== Work required ==
Among the lines of the records, please find those that contain the word "positions" and copy them.

== Records for this exercise ==
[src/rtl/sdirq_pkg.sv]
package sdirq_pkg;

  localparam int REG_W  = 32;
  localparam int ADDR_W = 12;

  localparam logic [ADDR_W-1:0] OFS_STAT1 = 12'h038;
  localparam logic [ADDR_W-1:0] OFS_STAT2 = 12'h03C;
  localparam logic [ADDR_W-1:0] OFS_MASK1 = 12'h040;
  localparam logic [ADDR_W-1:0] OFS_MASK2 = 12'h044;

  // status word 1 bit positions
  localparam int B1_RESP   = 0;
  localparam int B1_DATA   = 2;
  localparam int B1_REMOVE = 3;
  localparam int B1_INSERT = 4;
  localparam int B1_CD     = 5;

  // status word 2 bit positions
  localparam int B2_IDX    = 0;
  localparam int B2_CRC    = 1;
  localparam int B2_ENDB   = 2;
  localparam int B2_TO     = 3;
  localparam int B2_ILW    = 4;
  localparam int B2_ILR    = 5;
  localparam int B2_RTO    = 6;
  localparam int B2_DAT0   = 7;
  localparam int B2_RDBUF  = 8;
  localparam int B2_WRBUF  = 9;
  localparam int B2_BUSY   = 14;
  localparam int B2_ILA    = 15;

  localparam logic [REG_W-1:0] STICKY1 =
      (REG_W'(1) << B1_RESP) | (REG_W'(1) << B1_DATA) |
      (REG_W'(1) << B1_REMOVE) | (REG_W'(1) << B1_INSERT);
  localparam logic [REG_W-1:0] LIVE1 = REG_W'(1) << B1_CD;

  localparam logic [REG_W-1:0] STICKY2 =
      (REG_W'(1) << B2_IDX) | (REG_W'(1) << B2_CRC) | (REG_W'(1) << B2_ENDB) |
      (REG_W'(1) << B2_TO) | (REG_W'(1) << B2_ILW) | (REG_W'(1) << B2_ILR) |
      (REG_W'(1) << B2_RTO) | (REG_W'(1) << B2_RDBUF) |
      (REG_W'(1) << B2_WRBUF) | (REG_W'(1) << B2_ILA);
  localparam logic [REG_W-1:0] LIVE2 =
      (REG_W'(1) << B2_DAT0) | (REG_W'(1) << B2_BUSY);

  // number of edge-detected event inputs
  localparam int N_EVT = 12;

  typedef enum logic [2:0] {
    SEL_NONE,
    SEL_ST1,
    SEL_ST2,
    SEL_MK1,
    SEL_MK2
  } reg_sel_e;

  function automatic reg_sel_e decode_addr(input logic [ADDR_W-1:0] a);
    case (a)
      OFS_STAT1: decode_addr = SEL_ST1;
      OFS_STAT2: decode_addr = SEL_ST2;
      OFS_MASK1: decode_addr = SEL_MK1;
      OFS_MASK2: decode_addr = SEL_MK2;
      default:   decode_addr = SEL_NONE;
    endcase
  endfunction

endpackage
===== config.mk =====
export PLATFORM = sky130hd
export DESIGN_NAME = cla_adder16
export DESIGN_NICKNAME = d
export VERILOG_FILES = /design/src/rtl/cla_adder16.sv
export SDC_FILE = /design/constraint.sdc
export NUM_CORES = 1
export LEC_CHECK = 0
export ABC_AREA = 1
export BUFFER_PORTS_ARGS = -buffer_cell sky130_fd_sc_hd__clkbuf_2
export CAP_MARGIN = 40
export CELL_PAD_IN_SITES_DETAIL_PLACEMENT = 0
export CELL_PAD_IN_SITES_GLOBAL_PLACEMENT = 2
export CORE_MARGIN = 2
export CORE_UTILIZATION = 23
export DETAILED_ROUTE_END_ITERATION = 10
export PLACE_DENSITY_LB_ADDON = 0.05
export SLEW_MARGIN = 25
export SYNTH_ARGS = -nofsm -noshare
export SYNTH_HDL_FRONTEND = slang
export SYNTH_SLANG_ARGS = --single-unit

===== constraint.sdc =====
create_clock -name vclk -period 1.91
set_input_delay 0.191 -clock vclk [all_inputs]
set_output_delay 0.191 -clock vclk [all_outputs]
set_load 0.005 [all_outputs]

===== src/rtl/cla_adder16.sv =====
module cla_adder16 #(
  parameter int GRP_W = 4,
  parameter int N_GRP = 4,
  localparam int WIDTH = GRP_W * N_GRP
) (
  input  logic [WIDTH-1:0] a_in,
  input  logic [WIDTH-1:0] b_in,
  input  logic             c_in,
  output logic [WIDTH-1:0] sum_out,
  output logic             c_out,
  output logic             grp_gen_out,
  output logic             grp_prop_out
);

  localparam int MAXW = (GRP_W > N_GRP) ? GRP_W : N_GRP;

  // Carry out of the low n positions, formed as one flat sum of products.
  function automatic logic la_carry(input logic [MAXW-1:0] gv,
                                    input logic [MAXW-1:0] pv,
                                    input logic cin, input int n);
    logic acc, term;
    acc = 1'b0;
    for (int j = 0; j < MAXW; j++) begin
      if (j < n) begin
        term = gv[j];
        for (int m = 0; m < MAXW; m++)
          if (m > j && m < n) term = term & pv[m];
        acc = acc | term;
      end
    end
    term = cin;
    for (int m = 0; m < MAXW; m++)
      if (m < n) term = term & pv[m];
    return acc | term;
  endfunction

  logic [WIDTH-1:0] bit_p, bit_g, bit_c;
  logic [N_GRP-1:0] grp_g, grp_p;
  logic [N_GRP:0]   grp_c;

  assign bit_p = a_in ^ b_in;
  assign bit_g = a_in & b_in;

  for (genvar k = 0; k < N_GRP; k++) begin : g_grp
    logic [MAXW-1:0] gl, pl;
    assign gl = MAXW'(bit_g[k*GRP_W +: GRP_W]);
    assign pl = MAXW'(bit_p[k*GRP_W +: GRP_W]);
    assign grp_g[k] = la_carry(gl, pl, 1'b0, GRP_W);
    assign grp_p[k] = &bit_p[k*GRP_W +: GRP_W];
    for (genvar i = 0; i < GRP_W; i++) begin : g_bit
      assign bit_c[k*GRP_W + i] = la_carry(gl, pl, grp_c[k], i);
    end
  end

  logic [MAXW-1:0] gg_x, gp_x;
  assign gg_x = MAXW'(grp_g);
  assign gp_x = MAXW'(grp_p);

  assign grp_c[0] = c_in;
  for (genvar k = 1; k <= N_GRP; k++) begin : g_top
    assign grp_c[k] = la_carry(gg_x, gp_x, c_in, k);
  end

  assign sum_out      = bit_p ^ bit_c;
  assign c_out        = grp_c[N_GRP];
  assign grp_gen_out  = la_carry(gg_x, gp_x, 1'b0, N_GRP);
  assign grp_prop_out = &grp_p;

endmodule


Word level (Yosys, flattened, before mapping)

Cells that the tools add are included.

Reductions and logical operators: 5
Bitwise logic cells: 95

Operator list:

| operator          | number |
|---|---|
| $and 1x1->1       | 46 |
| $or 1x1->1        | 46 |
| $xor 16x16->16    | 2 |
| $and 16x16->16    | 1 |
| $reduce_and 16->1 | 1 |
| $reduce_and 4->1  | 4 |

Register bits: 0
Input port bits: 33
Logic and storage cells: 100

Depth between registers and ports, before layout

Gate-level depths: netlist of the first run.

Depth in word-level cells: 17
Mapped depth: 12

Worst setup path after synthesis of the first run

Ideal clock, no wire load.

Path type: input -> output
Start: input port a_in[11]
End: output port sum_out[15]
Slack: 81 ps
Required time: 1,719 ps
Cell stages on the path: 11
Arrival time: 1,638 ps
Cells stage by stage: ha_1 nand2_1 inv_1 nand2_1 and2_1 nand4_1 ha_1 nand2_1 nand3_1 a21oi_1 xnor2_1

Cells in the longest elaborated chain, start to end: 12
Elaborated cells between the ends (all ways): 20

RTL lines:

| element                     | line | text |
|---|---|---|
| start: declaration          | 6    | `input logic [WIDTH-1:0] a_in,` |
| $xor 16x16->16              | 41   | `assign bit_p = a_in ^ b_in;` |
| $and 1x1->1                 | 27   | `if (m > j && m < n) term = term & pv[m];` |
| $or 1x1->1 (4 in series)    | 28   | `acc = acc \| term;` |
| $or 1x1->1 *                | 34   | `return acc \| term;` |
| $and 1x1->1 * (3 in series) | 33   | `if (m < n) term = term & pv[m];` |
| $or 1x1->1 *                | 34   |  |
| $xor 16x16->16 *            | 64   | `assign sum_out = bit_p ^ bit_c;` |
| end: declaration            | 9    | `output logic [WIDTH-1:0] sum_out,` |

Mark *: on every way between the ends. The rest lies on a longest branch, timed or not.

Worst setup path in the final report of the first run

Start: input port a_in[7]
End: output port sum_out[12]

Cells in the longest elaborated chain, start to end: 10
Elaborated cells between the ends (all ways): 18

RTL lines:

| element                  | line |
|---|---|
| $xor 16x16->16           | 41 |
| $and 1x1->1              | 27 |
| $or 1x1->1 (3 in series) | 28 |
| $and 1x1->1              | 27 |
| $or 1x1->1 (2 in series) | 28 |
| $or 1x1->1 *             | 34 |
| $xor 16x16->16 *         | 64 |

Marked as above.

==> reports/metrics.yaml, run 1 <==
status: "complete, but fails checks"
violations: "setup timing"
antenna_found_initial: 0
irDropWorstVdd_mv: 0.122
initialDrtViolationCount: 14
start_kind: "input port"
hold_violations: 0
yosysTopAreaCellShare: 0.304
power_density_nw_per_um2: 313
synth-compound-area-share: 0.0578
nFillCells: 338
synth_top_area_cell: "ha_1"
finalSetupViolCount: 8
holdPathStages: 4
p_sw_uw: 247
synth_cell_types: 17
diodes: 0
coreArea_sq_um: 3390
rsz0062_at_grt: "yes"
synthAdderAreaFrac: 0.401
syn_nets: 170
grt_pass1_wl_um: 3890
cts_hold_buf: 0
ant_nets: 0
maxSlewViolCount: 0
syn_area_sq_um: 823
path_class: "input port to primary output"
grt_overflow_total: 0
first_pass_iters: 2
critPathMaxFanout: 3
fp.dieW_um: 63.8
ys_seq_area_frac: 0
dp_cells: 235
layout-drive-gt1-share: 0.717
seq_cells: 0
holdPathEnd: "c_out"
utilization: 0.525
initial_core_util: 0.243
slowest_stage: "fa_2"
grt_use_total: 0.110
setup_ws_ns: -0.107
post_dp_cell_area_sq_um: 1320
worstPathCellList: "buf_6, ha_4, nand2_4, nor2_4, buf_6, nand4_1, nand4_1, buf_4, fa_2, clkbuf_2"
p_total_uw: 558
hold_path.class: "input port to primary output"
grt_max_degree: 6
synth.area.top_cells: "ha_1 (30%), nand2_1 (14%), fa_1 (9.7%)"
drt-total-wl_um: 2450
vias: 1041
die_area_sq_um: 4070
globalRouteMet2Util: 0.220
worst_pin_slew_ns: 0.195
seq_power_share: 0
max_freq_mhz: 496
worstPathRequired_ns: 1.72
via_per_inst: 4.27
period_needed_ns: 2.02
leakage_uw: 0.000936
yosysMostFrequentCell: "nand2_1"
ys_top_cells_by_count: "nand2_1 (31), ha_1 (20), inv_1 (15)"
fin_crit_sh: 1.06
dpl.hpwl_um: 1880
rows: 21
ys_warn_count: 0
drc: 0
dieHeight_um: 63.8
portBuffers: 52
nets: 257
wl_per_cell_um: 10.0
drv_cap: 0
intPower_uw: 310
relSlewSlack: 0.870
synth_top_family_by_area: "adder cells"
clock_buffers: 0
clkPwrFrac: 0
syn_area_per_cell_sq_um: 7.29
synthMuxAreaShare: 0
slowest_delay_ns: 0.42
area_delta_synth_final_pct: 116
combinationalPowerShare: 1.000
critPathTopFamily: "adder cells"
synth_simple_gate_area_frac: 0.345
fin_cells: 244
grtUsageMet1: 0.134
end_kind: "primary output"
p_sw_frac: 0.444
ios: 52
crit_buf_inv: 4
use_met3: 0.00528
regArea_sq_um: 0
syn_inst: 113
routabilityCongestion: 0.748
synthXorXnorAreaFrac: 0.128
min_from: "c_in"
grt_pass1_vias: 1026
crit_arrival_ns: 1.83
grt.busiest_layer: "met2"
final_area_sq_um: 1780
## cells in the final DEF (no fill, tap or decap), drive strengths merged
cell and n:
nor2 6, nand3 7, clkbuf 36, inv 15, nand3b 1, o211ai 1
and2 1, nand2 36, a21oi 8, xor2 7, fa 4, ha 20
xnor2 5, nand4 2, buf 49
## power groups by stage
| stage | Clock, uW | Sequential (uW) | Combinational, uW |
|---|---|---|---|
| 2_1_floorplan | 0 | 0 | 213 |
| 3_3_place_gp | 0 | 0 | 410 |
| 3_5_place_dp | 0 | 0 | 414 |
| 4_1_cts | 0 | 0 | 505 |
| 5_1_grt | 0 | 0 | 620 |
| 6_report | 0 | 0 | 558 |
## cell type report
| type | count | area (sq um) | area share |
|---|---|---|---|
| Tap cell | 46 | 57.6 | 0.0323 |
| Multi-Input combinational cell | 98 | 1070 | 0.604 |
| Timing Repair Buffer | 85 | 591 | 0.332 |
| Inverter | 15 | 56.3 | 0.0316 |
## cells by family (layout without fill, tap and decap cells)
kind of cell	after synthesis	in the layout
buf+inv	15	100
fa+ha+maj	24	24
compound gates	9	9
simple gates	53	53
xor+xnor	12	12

== Result of this task ==
  // status word 1 bit positions
  // status word 2 bit positions
  // Carry out of the low n positions, formed as one flat sum of products.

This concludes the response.